Our system relies on the absorption of hydrophobic triblock copolymer micelles into the interstices of the colloids. Using differential scanning calorimetry, we quantify the thermodynamic transitions of the polymers to control micelle formation and uptake. With swelling ratios near a twofold volume increase, the droplets retain structural stability and undergo partial polymerization. A water-soluble thermal radical initiator polymerizes the droplets from the surface inward, forming an elastic shell. Upon cooling, the internal volume contracts due to micelle release, and the mismatch between the shrinking interior and polymerized shell induces buckling. This controlled collapse yields a reproducible library of anisotropic colloids, including bowls, crumpled shells, and wrinkled spheres. The final morphology is governed by polymerization time and internal polymer distribution. The colloids remain elastic and can undergo further shape transformations when re-exposed to micelles at elevated temperatures. New lobes or protrusions form on the particle surface, with final geometry influenced by the initial morphology. The process is reversible across multiple thermal cycles and can be finely tuned through polymer concentration and thermal history, enabling precise control over particle geometry.

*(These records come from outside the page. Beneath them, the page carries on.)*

## src/pkg/door_pkg.sv

```systemverilog
// Shared constants, register map and carrier types for the door access controller.
package door_pkg;
   localparam int unsigned CLK_HZ = 200000000;
   localparam int unsigned LINK_MIN_BPS = 1000000;
   localparam logic [15:0] LINK_BIT_CYCLES = 16'(CLK_HZ / LINK_MIN_BPS);
   localparam int unsigned NUM_PORTS = 10;
   localparam int unsigned MAX_DEVICES = 80;
   localparam logic [15:0] WIEGAND_MAX_BITS = 16'hFFFF;
   localparam int unsigned REKEY_HOURS = 30;
   localparam int unsigned NUM_RELAYS = 4;
   localparam int unsigned NUM_SCHED = 4;
   // Register map, word addresses on the plain port.
   localparam logic [7:0] REG_TICK_DIV = 8'h00;
   localparam logic [7:0] REG_UNLOCK = 8'h01;
   localparam logic [7:0] REG_EXT_UNLOCK = 8'h02;
   localparam logic [7:0] REG_HELD = 8'h03;
   localparam logic [7:0] REG_RESECURE = 8'h04;
   localparam logic [7:0] REG_PULSE = 8'h05;
   localparam logic [7:0] REG_RELAY_MODE = 8'h06;
   localparam logic [7:0] REG_CTRL = 8'h07;
   localparam logic [7:0] REG_PENDING = 8'h08;
   localparam logic [7:0] REG_STATUS = 8'h09;
   localparam logic [7:0] REG_SERIAL = 8'h0A;
   localparam logic [7:0] REG_WIEGAND_LEN = 8'h0B;
   localparam logic [7:0] REG_REKEY = 8'h0C;
   // Reset values.
   localparam logic [15:0] TICK_DIV_RST = 16'h00C8;
   localparam logic [15:0] UNLOCK_RST = 16'h0005;
   localparam logic [15:0] EXT_UNLOCK_RST = 16'h000F;
   localparam logic [15:0] HELD_RST = 16'h001E;
   localparam logic [15:0] RESECURE_RST = 16'h000A;
   localparam logic [15:0] PULSE_RST = 16'h0003;
   localparam logic [15:0] WIEGAND_LEN_RST = 16'h001A;
   localparam logic [15:0] REKEY_RST = 16'h0100;
   // Control bits.
   localparam int unsigned CTRL_SUPPRESS = 0;
   localparam int unsigned CTRL_LOCKDOWN_SW = 1;
   localparam int unsigned CTRL_SCHED_LSB = 8;
   localparam int unsigned CTRL_TRIG_LSB = 16;
   // Pending flag positions.
   localparam int unsigned PEND_EVENT = 0;
   localparam int unsigned PEND_FORCED = 1;
   localparam int unsigned PEND_HELD = 2;
   localparam int unsigned PEND_LINK_CRC = 3;
   localparam int unsigned PEND_BIO_LOSS = 4;
   localparam int unsigned PEND_SUBST = 5;
   localparam int unsigned PEND_NEW_SERIAL = 6;
   localparam int unsigned PEND_REKEY = 7;
   localparam int unsigned PEND_TAMPER = 8;
   localparam int unsigned PEND_DENIED = 9;
   localparam int unsigned PEND_W = 16;
   // Relay modes.
   localparam logic [1:0] MODE_OFF = 2'h0;
   localparam logic [1:0] MODE_LATCH = 2'h1;
   localparam logic [1:0] MODE_PULSE = 2'h2;
   localparam logic [1:0] MODE_FOLLOW = 2'h3;
   // Supervised input classes.
   localparam logic [1:0] SUP_NORMAL = 2'h0;
   localparam logic [1:0] SUP_ALARM = 2'h1;
   localparam logic [1:0] SUP_OPEN = 2'h2;
   localparam logic [1:0] SUP_SHORT = 2'h3;
   // Event record source codes.
   localparam logic [3:0] EV_CARD = 4'h1;
   localparam logic [3:0] EV_EXIT_BTN = 4'h2;
   localparam logic [3:0] EV_BREAK_GLASS = 4'h3;
   localparam logic [3:0] EV_DENIED = 4'h4;

   typedef struct packed {
      logic valid;
      logic extended;
      logic [7:0] zone;
   } grant_req_t;

   typedef struct packed {
      logic valid;
      logic [3:0] source;
      logic [7:0] zone;
   } event_rec_t;

   typedef struct packed {
      logic valid;
      logic crc_ok;
      logic [3:0] port;
      logic [31:0] serial;
   } link_msg_t;

   typedef enum logic [3:0] {
      ST_LOCKED = 4'b0001,
      ST_RELEASED = 4'b0010,
      ST_OPEN = 4'b0100,
      ST_HELD = 4'b1000
   } door_state_t;
endpackage

```

## src/design/door_access_controller.sv

```systemverilog
// Door access controller: lock release, door supervision, alarm relays, link supervision.
`timescale 1ns/10ps
`default_nettype none
module door_access_controller (
   input wire logic clk_i,
   input wire logic resetn_i,
   input wire logic [7:0] addr_i,
   input wire logic [31:0] wdata_i,
   input wire logic wr_i,
   input wire logic rd_i,
   output logic [31:0] rdata_o,
   input wire door_pkg::grant_req_t card_grant_i,
   input wire logic exit_push_button_i,
   input wire logic break_glass_unit_i,
   input wire logic door_open_i,
   input wire logic door_unlocked_i,
   input wire logic leaf2_open_i,
   input wire logic leaf2_unlocked_i,
   input wire logic [7:0] door_zone_i,
   input wire logic [1:0] sup_level_i,
   input wire logic [3:0] alarm_in_i,
   input wire logic [3:0] sched_active_i,
   input wire door_pkg::link_msg_t link_msg_i,
   input wire logic bio_link_up_i,
   input wire logic wiegand_done_i,
   input wire logic [15:0] wiegand_count_i,
   output logic lock_release_o,
   output logic [3:0] relay_o,
   output logic [3:0] sched_relay_o,
   output door_pkg::event_rec_t event_o,
   output logic wiegand_ok_o,
   output logic [1:0] sup_class_o
);
   logic [15:0] tick_div;
   logic [15:0] unlock_t;
   logic [15:0] ext_unlock_t;
   logic [15:0] held_t;
   logic [15:0] resecure_t;
   logic [15:0] pulse_t;
   logic [7:0] relay_mode;
   logic [31:0] ctrl;
   logic [15:0] pending;
   logic [31:0] serial_bound;
   logic serial_known;
   logic [15:0] wiegand_len;
   logic [15:0] rekey_t;
   logic [15:0] div_cnt;
   logic tick;
   door_pkg::door_state_t state;
   door_pkg::door_state_t next_state;
   logic [15:0] door_cnt;
   logic [15:0] rekey_cnt;
   wire [3:0] relay_q;
   logic [3:0] alarm_q;
   logic bio_q;
   localparam int NUM_RELAYS_L = door_pkg::NUM_RELAYS;

   // Address decode.
   wire wr_pend = wr_i && (addr_i == door_pkg::REG_PENDING);
   wire [15:0] ack_mask = wr_pend ? wdata_i[15:0] : 16'h0000;

   // Combined leaf inputs.
   wire any_open = door_open_i | leaf2_open_i;
   wire any_unlocked = door_unlocked_i | leaf2_unlocked_i;

   // Zone lockdown: a software switch or any selected pending event.
   wire [7:0] trig_sel = ctrl[door_pkg::CTRL_TRIG_LSB +: 8];
   wire lockdown = ctrl[door_pkg::CTRL_LOCKDOWN_SW] || ((pending[7:0] & trig_sel) != 8'h00);
   wire zone_match = (card_grant_i.zone == door_zone_i);
   wire card_ok = card_grant_i.valid && zone_match && !lockdown;
   wire card_denied = card_grant_i.valid && !card_ok;
   wire request = card_ok || exit_push_button_i || break_glass_unit_i;
   wire extended = card_ok && card_grant_i.extended;
   wire suppress = ctrl[door_pkg::CTRL_SUPPRESS];

   wire released = (state == door_pkg::ST_RELEASED) || (state == door_pkg::ST_OPEN);
   wire forced = (state == door_pkg::ST_LOCKED) && (any_open || any_unlocked) && !lock_release_o;
   wire cnt_zero = (door_cnt == 16'h0000);
   wire held_alarm = (state == door_pkg::ST_HELD) && tick && cnt_zero;

   // Link supervision.
   // A message naming a port beyond the supported count is flagged as a link error, like a failed CRC.
   wire port_ok = ({28'h0000000, link_msg_i.port} < door_pkg::NUM_PORTS);
   wire link_bad = link_msg_i.valid && !(link_msg_i.crc_ok && port_ok);
   wire link_good = link_msg_i.valid && link_msg_i.crc_ok && port_ok;
   wire new_serial = link_good && !serial_known;
   wire subst = link_good && serial_known && (link_msg_i.serial != serial_bound);
   wire bio_loss = bio_q && !bio_link_up_i;
   wire rekey_due = tick && (rekey_cnt == 16'h0000);
   wire tamper = (sup_level_i == door_pkg::SUP_OPEN) || (sup_level_i == door_pkg::SUP_SHORT);
   wire wiegand_fit = (wiegand_count_i == wiegand_len);

   // Entry event: suppressed when the grant lapses unused and suppression is on.
   wire grant_event = request && !suppress;
   wire passage_event = suppress && (state == door_pkg::ST_RELEASED) && any_open;
   wire any_event = grant_event || passage_event || card_denied;

   wire [15:0] set_mask = {6'h00,
                           card_denied,
                           tamper,
                           rekey_due,
                           new_serial,
                           subst,
                           bio_loss,
                           link_bad,
                           held_alarm,
                           forced,
                           any_event};

   // Timebase divider shared by every duration.
   always_ff @(posedge clk_i)
   begin
      if (!resetn_i)
         div_cnt <= 16'h0000;
      else if (div_cnt >= tick_div)
         div_cnt <= 16'h0000;
      else
         div_cnt <= div_cnt + 16'h0001;
   end
   assign tick = (div_cnt >= tick_div);

   // Door sequencing.
   always_comb
   begin
      next_state = state;
      case (state)
         door_pkg::ST_LOCKED:
            if (request)
               next_state = door_pkg::ST_RELEASED;
            else if (any_open || any_unlocked)
               next_state = door_pkg::ST_HELD;
         door_pkg::ST_RELEASED:
            if (any_open)
               next_state = door_pkg::ST_OPEN;
            else if (tick && cnt_zero)
               next_state = door_pkg::ST_LOCKED;
         door_pkg::ST_OPEN:
            if (!any_open)
               next_state = door_pkg::ST_LOCKED;
            else if (tick && cnt_zero)
               next_state = door_pkg::ST_HELD;
         door_pkg::ST_HELD:
            if (!any_open && !any_unlocked)
               next_state = door_pkg::ST_LOCKED;
         default:
            next_state = door_pkg::ST_LOCKED;
      endcase
   end

   // Selects the count loaded on each state entry.
   wire [15:0] grant_time = extended ? ext_unlock_t : unlock_t;
   wire [15:0] release_time = suppress ? resecure_t : grant_time;
   wire entering = (next_state != state);
   wire [15:0] load_val = (next_state == door_pkg::ST_RELEASED) ? release_time :
                          (next_state == door_pkg::ST_OPEN) ? grant_time : held_t;

   always_ff @(posedge clk_i)
   begin
      if (!resetn_i)
      begin
         state <= door_pkg::ST_LOCKED;
         door_cnt <= 16'h0000;
      end
      else
      begin
         state <= next_state;
         if (entering)
            door_cnt <= load_val;
         else if (tick && !cnt_zero)
            door_cnt <= door_cnt - 16'h0001;
      end
   end

   always_ff @(posedge clk_i)
   begin
      if (!resetn_i)
         lock_release_o <= 1'b0;
      else
         lock_release_o <= (next_state == door_pkg::ST_RELEASED) || (next_state == door_pkg::ST_OPEN);
   end

   // Event record toward the log.
   wire [3:0] ev_src = card_denied ? door_pkg::EV_DENIED :
                       exit_push_button_i ? door_pkg::EV_EXIT_BTN :
                       break_glass_unit_i ? door_pkg::EV_BREAK_GLASS : door_pkg::EV_CARD;
   always_ff @(posedge clk_i)
   begin
      if (!resetn_i)
         event_o <= '0;
      else
         event_o <= '{valid: any_event, source: ev_src, zone: door_zone_i};
   end

   // Pending flags: a new event wins over an acknowledge in the same cycle.
   always_ff @(posedge clk_i)
   begin
      if (!resetn_i)
         pending <= 16'h0000;
      else
         pending <= (pending & ~ack_mask) | set_mask;
   end

   // Alarm-linked relays, one per alarm input.
   // Each relay keeps its own flip-flops so that no vector is written from two processes.
   genvar gi;
   generate
      for (gi = 0; gi < NUM_RELAYS_L; gi = gi + 1)
      begin : g_relay
         wire [1:0] mode = relay_mode[2 * gi +: 2];
         wire rise = alarm_in_i[gi] && !alarm_q[gi];
         wire acked = ack_mask[door_pkg::PEND_W - NUM_RELAYS_L + gi];
         logic relay_on;
         logic [15:0] pulse_left;
         always_ff @(posedge clk_i)
         begin
            if (!resetn_i)
            begin
               relay_on <= 1'b0;
               pulse_left <= 16'h0000;
            end
            else
            begin
               case (mode)
                  door_pkg::MODE_LATCH:
                     relay_on <= rise || (relay_on && !acked);
                  door_pkg::MODE_PULSE:
                     if (rise)
                     begin
                        relay_on <= 1'b1;
                        pulse_left <= pulse_t;
                     end
                     else if (tick && relay_on)
                     begin
                        if (pulse_left <= 16'h0001)
                           relay_on <= 1'b0;
                        pulse_left <= pulse_left - 16'h0001;
                     end
                  door_pkg::MODE_FOLLOW:
                     relay_on <= alarm_in_i[gi];
                  default:
                     relay_on <= 1'b0;
               endcase
            end
         end
         assign relay_q[gi] = relay_on;
      end
   endgenerate

   always_ff @(posedge clk_i)
   begin
      if (!resetn_i)
      begin
         alarm_q <= 4'h0;
         bio_q <= 1'b0;
         sched_relay_o <= 4'h0;
         sup_class_o <= door_pkg::SUP_NORMAL;
         wiegand_ok_o <= 1'b0;
      end
      else
      begin
         alarm_q <= alarm_in_i;
         bio_q <= bio_link_up_i;
         sched_relay_o <= sched_active_i & ctrl[door_pkg::CTRL_SCHED_LSB +: 4];
         sup_class_o <= sup_level_i;
         wiegand_ok_o <= wiegand_done_i && wiegand_fit && (wiegand_len <= door_pkg::WIEGAND_MAX_BITS);
      end
   end
   assign relay_o = relay_q;

   // Rekey interval counter in ticks, reloaded on expiry.
   always_ff @(posedge clk_i)
   begin
      if (!resetn_i)
         rekey_cnt <= door_pkg::REKEY_RST;
      else if (rekey_due)
         rekey_cnt <= rekey_t;
      else if (tick)
         rekey_cnt <= rekey_cnt - 16'h0001;
   end

   // Serial binding for the assigned device.
   always_ff @(posedge clk_i)
   begin
      if (!resetn_i)
      begin
         serial_bound <= 32'h00000000;
         serial_known <= 1'b0;
      end
      else if (wr_i && addr_i == door_pkg::REG_SERIAL)
      begin
         serial_bound <= wdata_i;
         serial_known <= 1'b1;
      end
      else if (new_serial)
      begin
         serial_bound <= link_msg_i.serial;
         serial_known <= 1'b1;
      end
   end

   // Configuration registers.
   always_ff @(posedge clk_i)
   begin
      if (!resetn_i)
      begin
         tick_div <= door_pkg::TICK_DIV_RST;
         unlock_t <= door_pkg::UNLOCK_RST;
         ext_unlock_t <= door_pkg::EXT_UNLOCK_RST;
         held_t <= door_pkg::HELD_RST;
         resecure_t <= door_pkg::RESECURE_RST;
         pulse_t <= door_pkg::PULSE_RST;
         relay_mode <= 8'h00;
         ctrl <= 32'h00000000;
         wiegand_len <= door_pkg::WIEGAND_LEN_RST;
         rekey_t <= door_pkg::REKEY_RST;
      end
      else if (wr_i)
      begin
         case (addr_i)
            door_pkg::REG_TICK_DIV: tick_div <= wdata_i[15:0];
            door_pkg::REG_UNLOCK: unlock_t <= wdata_i[15:0];
            door_pkg::REG_EXT_UNLOCK: ext_unlock_t <= wdata_i[15:0];
            door_pkg::REG_HELD: held_t <= wdata_i[15:0];
            door_pkg::REG_RESECURE: resecure_t <= wdata_i[15:0];
            door_pkg::REG_PULSE: pulse_t <= wdata_i[15:0];
            door_pkg::REG_RELAY_MODE: relay_mode <= wdata_i[7:0];
            door_pkg::REG_CTRL: ctrl <= wdata_i;
            door_pkg::REG_WIEGAND_LEN: wiegand_len <= wdata_i[15:0];
            door_pkg::REG_REKEY: rekey_t <= wdata_i[15:0];
            default: ctrl <= ctrl;
         endcase
      end
   end

   // Read mux; unmapped addresses read zero.
   wire [31:0] status_word = {16'h0000, relay_q, sched_relay_o, sup_class_o, lockdown,
                              lock_release_o, state};
   wire [31:0] rd_mux = (addr_i == door_pkg::REG_TICK_DIV) ? {16'h0000, tick_div} :
                        (addr_i == door_pkg::REG_UNLOCK) ? {16'h0000, unlock_t} :
                        (addr_i == door_pkg::REG_EXT_UNLOCK) ? {16'h0000, ext_unlock_t} :
                        (addr_i == door_pkg::REG_HELD) ? {16'h0000, held_t} :
                        (addr_i == door_pkg::REG_RESECURE) ? {16'h0000, resecure_t} :
                        (addr_i == door_pkg::REG_PULSE) ? {16'h0000, pulse_t} :
                        (addr_i == door_pkg::REG_RELAY_MODE) ? {24'h000000, relay_mode} :
                        (addr_i == door_pkg::REG_CTRL) ? ctrl :
                        (addr_i == door_pkg::REG_PENDING) ? {16'h0000, pending} :
                        (addr_i == door_pkg::REG_STATUS) ? status_word :
                        (addr_i == door_pkg::REG_SERIAL) ? serial_bound :
                        (addr_i == door_pkg::REG_WIEGAND_LEN) ? {16'h0000, wiegand_len} :
                        (addr_i == door_pkg::REG_REKEY) ? {16'h0000, rekey_t} : 32'h00000000;

   always_ff @(posedge clk_i)
   begin
      if (!resetn_i)
         rdata_o <= 32'h00000000;
      else if (rd_i)
         rdata_o <= rd_mux;
      else
         rdata_o <= 32'h00000000;
   end
endmodule
`default_nettype wire

```

## config.mk

```make
export PLATFORM = sky130hd
export DESIGN_NAME = door_access_controller
export DESIGN_NICKNAME = d
export VERILOG_FILES = /design/src/pkg/door_pkg.sv /design/src/design/door_access_controller.sv
export SDC_FILE = /design/constraint.sdc
export NUM_CORES = 1
export LEC_CHECK = 0
export BUFFER_PORTS_ARGS = -buffer_cell sky130_fd_sc_hd__buf_2
export CAP_MARGIN = 25
export CORE_ASPECT_RATIO = 1.4
export CORE_MARGIN = 1.5
export CORE_UTILIZATION = 45
export CTS_BUF_LIST = sky130_fd_sc_hd__clkbuf_8 sky130_fd_sc_hd__clkbuf_16
export DETAILED_ROUTE_END_ITERATION = 16
export GPL_TIMING_DRIVEN = 0
export MAX_ROUTING_LAYER = met4
export PLACE_DENSITY = 0.61
export SLEW_MARGIN = 20
export SYNTH_ARGS = -nofsm -noshare
export SYNTH_HDL_FRONTEND = slang
export SYNTH_SLANG_ARGS = --single-unit
```

## constraint.sdc

```tcl
create_clock -name clk_i -period 3.6 [get_ports clk_i]
set_input_delay 0.36 -clock clk_i [delete_from_list [all_inputs] [get_ports clk_i]]
set_output_delay 0.36 -clock clk_i [all_outputs]
set_load 0.005 [all_outputs]
```

-- After elaboration in Yosys (flattened, before gate mapping)
Index checks and enable logic that the tools add are counted.
Widths: inputs -> output; s select.
- flip-flop bits (word level): 395
- input bits: 134
- $add $sub $neg: 7
- equal/unequal tests: 44
- order comparisons: 7
- reduce and logical (&&, ||, !) cells: 103
- bitwise operators: 9
- mux-type cells: 61
- operators by type and width (kind ; number):
    $mux 16 ; 26
    $mux 32 ; 6
    $sub 16x1->16 const B ; 6
    $le 16x1->1 const B ; 4
    $eq 8x4->1 const B ; 5
    $logic_and 1x1->1 ; 39
    $reduce_and 2->1 ; 19
    $eq 8x3->1 const B ; 4
    $logic_not 16->1 ; 2
    $ne 32x32->1 ; 1
    $mux 4 ; 7
    $ne 3x3->1 const B ; 8
    $eq 2x2->1 const B ; 10
    $logic_not 1->1 ; 18
    $add 16x1->16 const B ; 1
    $and 16x16->16 ; 1
    $eq 16x16->1 ; 1
    $eq 8x2->1 const B ; 2
    $ge 16x16->1 ; 1
    $le 16x16->1 const B ; 1
    $not 16->16 ; 1
    $or 16x10->16 ; 1
    $pmux 4 s4 ; 1
    $mux 1 ; 14
    23 further kinds ; 52

-- Longest topological paths before layout
Gate-level depths: netlist (run 1).
- depth in word-level cells: 14
- gate-level depth with buffers: 13
- gate-level depth less buffers: 10

-- Worst setup path after synthesis (run 1)
OpenSTA, ideal clock, no wires.
- path kind: register to register
- from: register tick_div[5]
- to: register door_cnt[10]
- cell stages (with the launch flop): 12
- required time: 3.534 ns
- clock period less this slack: 2.979 ns
- data arrival time: 2.913 ns
- path buffers: 1
- setup slack: 0.621 ns
- path through: dfxtp_1 > inv_1 > ha_1 > a21o_1 > a221oi_1 > o21ai_0 > a311oi_2 > o21ai_1 > a21oi_2 > buf_2 > mux2_2 > a21oi_2
- longest elaborated chain between the ends: 9
- elaborated cells on any way between the ends: 15
- those cells by class: order compare (1); eq/ne (3); mux (8); reduce/logical (3)
- ends and longest elaborated chain (element ; RTL line ; text):
    from (decl) ; door_access_controller.sv:34 ; logic [15:0] tick_div;
    from (signal assigned) ; door_access_controller.sv:306 ; tick_div <= door_pkg::TICK_DIV_RST;
    from (signal assigned) ; door_access_controller.sv:320 ; door_pkg::REG_TICK_DIV: tick_div <= wdata_i[15:0];
    $ge 16x16->1 (*) ; door_access_controller.sv:120 ; assign tick = (div_cnt >= tick_div);
    $logic_and 1x1->1 ; door_access_controller.sv:135, door_access_controller.sv:140 ;
    $mux 4 (on tied branches) ; door_access_controller.sv:140, door_access_controller.sv:135 ;
    $mux 4 (on tied branches) ; door_access_controller.sv:138, door_access_controller.sv:133 ;
    $pmux 4 s4 ; door_access_controller.sv:126 ; case (state)
    $eq 4x3->1 ; door_access_controller.sv:155 ; (next_state == door_pkg::ST_OPEN) ? grant_time : held_t;
    $mux 16 ; door_access_controller.sv:155 ;
    $mux 16 ; door_access_controller.sv:154 ; wire [15:0] load_val = (next_state == door_pkg::ST_RELEASED) ? release_time :
    $mux 16 ; door_access_controller.sv:167 ; if (entering)
    to (signal assigned) ; door_access_controller.sv:168 ; door_cnt <= load_val;
    to (signal assigned) ; door_access_controller.sv:170 ; door_cnt <= door_cnt - 16'h0001;
    to (decl) ; door_access_controller.sv:51 ; logic [15:0] door_cnt;
Every way passes the cells marked *; elsewhere a longest branch is shown, timed or not.
A chain may end at the register's enable or synchronous reset.

-- Worst setup path after layout (run 1)
- from: input port addr_i[5]
- to: register pending[2]
- longest elaborated chain between the ends: 6
- ends and longest elaborated chain (element ; RTL line ; text):
    from (decl) ; door_access_controller.sv:7 ; input wire logic [7:0] addr_i,
    $eq 8x4->1 ; door_access_controller.sv:59 ; wire wr_pend = wr_i && (addr_i == door_pkg::REG_PENDING);
    $logic_and 1x1->1 ; door_access_controller.sv:59 ;
    $mux 16 ; door_access_controller.sv:60 ; wire [15:0] ack_mask = wr_pend ? wdata_i[15:0] : 16'h0000;
    $not 16->16 ; door_access_controller.sv:200 ; pending <= (pending & ~ack_mask) | set_mask;
    $and 16x16->16 ; door_access_controller.sv:200 ;
    $or 16x10->16 ; door_access_controller.sv:200 ;
    to (signal assigned) ; door_access_controller.sv:200 ;
    to (decl) ; door_access_controller.sv:42 ; logic [15:0] pending;
No other way between the ends.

At the collective level, these shape-shifting colloids reorganize through geometry-dependent interactions and the generation of polymer concentration gradients. Changes in particle shape modulate interparticle packing and organization, leading to transitions from disordered to ordered states in dense suspensions. We quantify these structural changes using optical microscopy and hexatic bond order analysis, which reveal how local symmetry and packing evolve with particle shape. During deswelling, polymer release generates concentration gradients in the surrounding medium, driving directional motion and promoting long-range assembly.
By integrating shape evolution and polymer concentration gradients into colloidal design, we establish a framework for developing programmable, reconfigurable materials that respond dynamically to their environment. The coupling of adaptability with non-equilibrium interactions provides new opportunities for responsive coatings, adaptive suspensions, and functional materials with applications across physical and biological disciplines.